[EXERCISE MATERIAL Boundary: Start]

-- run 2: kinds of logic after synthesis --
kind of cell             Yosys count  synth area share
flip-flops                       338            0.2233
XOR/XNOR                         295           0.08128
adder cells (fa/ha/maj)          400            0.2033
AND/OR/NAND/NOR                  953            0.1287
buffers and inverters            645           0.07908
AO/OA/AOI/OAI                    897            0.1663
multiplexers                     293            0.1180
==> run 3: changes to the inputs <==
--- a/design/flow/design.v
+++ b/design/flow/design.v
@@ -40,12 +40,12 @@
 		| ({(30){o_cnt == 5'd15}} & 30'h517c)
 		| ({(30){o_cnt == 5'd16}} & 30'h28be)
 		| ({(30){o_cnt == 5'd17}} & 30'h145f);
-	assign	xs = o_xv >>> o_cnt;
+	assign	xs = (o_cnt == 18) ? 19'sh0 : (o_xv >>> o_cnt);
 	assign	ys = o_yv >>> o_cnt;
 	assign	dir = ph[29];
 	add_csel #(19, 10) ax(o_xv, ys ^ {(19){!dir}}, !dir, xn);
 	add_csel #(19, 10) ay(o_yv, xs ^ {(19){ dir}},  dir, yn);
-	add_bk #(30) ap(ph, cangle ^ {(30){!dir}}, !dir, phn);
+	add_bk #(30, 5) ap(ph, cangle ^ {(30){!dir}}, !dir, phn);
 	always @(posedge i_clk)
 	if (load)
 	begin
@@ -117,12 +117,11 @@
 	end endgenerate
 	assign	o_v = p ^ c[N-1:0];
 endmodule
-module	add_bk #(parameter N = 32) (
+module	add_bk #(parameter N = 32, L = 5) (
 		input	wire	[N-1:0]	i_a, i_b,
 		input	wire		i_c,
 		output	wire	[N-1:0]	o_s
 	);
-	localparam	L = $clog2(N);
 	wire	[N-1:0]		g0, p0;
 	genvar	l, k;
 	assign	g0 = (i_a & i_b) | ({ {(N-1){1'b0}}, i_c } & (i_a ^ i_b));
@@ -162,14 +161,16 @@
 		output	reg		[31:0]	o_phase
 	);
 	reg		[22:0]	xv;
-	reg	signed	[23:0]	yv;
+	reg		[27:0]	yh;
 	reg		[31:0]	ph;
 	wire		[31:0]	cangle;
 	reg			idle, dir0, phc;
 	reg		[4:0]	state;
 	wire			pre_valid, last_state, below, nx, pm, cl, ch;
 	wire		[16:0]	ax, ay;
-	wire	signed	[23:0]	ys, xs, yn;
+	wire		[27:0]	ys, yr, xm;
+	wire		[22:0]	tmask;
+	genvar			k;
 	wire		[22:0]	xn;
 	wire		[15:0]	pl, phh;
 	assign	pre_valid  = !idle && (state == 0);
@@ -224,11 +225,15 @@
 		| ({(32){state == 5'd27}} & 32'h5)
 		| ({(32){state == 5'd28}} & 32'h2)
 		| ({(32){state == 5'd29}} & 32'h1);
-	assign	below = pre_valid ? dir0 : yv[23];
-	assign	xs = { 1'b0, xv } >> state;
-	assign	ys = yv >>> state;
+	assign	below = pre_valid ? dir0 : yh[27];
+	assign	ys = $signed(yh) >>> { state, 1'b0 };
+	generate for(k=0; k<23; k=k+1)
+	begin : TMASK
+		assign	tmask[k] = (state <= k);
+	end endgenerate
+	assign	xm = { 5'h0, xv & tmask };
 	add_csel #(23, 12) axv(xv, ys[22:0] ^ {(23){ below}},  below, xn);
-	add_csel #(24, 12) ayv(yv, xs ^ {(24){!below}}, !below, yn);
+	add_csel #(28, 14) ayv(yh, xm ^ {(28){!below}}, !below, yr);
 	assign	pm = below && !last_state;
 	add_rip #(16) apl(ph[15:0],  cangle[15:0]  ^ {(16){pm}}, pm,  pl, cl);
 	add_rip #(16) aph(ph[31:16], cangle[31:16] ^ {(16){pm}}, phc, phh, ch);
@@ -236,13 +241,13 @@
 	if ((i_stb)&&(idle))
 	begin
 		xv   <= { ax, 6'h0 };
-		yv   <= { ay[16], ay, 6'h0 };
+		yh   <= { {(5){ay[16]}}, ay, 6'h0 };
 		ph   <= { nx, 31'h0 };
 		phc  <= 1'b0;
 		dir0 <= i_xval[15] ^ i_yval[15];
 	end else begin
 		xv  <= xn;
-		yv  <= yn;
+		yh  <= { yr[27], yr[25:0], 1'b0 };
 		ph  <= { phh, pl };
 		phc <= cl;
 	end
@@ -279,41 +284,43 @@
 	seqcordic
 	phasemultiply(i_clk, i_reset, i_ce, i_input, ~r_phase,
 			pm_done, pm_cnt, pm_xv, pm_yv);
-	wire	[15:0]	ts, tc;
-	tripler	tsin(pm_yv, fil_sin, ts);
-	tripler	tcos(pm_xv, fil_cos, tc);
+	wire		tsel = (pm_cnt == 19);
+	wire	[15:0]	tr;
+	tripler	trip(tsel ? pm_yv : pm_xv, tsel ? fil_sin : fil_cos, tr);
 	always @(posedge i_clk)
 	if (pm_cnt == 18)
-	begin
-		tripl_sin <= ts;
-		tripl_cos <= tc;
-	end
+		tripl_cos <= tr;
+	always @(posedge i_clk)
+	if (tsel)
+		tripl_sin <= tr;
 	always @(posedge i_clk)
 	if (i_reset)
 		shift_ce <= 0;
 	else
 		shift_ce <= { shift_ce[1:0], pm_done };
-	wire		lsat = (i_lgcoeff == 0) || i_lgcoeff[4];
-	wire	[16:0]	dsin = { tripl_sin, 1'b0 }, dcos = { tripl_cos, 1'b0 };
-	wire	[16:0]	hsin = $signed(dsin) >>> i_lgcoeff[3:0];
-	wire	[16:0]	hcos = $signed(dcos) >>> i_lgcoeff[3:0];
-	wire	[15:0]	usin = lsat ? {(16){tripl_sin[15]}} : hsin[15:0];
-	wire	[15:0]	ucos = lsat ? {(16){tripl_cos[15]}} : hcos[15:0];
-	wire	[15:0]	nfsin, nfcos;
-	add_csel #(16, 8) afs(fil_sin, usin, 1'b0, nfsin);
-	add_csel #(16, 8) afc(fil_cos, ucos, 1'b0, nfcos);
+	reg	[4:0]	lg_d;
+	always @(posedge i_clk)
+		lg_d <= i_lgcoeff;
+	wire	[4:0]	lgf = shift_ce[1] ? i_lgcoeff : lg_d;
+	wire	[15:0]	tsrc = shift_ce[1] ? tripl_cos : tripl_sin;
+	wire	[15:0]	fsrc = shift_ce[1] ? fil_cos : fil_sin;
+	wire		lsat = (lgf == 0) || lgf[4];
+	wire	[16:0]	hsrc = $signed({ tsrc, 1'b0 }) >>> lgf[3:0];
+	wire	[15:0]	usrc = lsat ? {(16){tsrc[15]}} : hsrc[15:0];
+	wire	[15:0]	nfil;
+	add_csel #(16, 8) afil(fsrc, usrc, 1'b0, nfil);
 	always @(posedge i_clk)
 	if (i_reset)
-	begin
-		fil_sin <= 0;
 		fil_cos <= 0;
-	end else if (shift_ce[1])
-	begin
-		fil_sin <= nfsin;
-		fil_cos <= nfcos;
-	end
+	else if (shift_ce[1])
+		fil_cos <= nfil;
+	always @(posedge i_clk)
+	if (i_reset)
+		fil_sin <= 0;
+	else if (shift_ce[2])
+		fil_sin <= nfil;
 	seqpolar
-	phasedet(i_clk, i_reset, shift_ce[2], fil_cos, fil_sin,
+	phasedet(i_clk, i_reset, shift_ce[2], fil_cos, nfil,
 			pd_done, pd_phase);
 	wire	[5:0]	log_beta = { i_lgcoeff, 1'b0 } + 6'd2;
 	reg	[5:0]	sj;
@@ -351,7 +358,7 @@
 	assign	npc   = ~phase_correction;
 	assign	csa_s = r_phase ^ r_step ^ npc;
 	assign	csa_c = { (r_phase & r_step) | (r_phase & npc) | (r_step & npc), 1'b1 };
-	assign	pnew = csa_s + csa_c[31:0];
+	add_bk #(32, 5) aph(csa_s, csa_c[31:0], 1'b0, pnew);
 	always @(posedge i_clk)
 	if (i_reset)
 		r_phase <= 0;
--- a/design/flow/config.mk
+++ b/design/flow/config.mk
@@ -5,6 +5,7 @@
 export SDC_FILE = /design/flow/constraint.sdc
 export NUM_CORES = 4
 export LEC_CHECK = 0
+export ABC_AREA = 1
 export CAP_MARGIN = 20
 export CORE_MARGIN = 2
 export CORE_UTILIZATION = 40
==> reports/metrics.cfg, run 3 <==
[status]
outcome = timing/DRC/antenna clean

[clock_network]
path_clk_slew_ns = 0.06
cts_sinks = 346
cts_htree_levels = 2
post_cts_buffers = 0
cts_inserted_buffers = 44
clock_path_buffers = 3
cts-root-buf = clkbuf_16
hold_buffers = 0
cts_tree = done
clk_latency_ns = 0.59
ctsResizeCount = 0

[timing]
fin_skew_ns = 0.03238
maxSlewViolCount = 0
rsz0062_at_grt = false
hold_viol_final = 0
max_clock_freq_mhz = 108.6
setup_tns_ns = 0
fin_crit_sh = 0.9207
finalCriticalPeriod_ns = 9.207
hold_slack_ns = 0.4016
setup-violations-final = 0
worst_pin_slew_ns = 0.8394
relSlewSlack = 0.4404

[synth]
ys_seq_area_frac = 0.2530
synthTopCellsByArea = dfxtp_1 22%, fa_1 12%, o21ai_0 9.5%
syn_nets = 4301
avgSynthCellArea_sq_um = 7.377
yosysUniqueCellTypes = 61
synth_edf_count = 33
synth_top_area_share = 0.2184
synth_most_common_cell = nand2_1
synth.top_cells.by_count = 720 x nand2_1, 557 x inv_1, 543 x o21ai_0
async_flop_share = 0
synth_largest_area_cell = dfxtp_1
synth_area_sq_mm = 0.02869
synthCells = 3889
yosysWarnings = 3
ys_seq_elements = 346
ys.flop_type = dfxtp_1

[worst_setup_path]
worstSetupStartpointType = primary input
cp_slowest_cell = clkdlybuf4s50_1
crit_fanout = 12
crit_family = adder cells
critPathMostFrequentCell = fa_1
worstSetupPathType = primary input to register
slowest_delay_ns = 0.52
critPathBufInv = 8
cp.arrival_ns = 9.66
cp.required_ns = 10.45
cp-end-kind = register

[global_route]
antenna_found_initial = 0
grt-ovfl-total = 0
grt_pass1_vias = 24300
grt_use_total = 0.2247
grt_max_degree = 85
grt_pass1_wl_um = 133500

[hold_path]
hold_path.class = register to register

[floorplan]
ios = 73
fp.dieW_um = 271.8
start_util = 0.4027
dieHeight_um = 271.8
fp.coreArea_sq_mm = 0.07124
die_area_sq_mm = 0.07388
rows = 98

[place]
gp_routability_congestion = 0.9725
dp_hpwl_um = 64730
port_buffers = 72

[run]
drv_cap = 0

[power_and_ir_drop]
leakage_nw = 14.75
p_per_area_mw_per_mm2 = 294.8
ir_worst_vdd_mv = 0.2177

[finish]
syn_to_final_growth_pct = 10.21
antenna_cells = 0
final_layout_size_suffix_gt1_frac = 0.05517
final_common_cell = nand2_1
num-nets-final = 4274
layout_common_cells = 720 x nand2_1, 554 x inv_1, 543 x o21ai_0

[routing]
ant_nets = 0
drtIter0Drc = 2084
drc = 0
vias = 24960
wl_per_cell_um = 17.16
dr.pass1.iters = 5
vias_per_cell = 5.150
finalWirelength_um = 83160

[EXERCISE MATERIAL Boundary: End]

§ **AIM OF THE EXERCISE**: Please make an exact copy of the lines above from the line with "-40,12 +40,12 @@" through the line with "add_csel #(19, 10) ay(o_yv, xs", both ends included.

§ **EXERCISE RESULT**:
@@ -40,12 +40,12 @@
 		| ({(30){o_cnt == 5'd15}} & 30'h517c)
 		| ({(30){o_cnt == 5'd16}} & 30'h28be)
 		| ({(30){o_cnt == 5'd17}} & 30'h145f);
-	assign	xs = o_xv >>> o_cnt;
+	assign	xs = (o_cnt == 18) ? 19'sh0 : (o_xv >>> o_cnt);
 	assign	ys = o_yv >>> o_cnt;
 	assign	dir = ph[29];
 	add_csel #(19, 10) ax(o_xv, ys ^ {(19){!dir}}, !dir, xn);
 	add_csel #(19, 10) ay(o_yv, xs ^ {(19){ dir}},  dir, yn);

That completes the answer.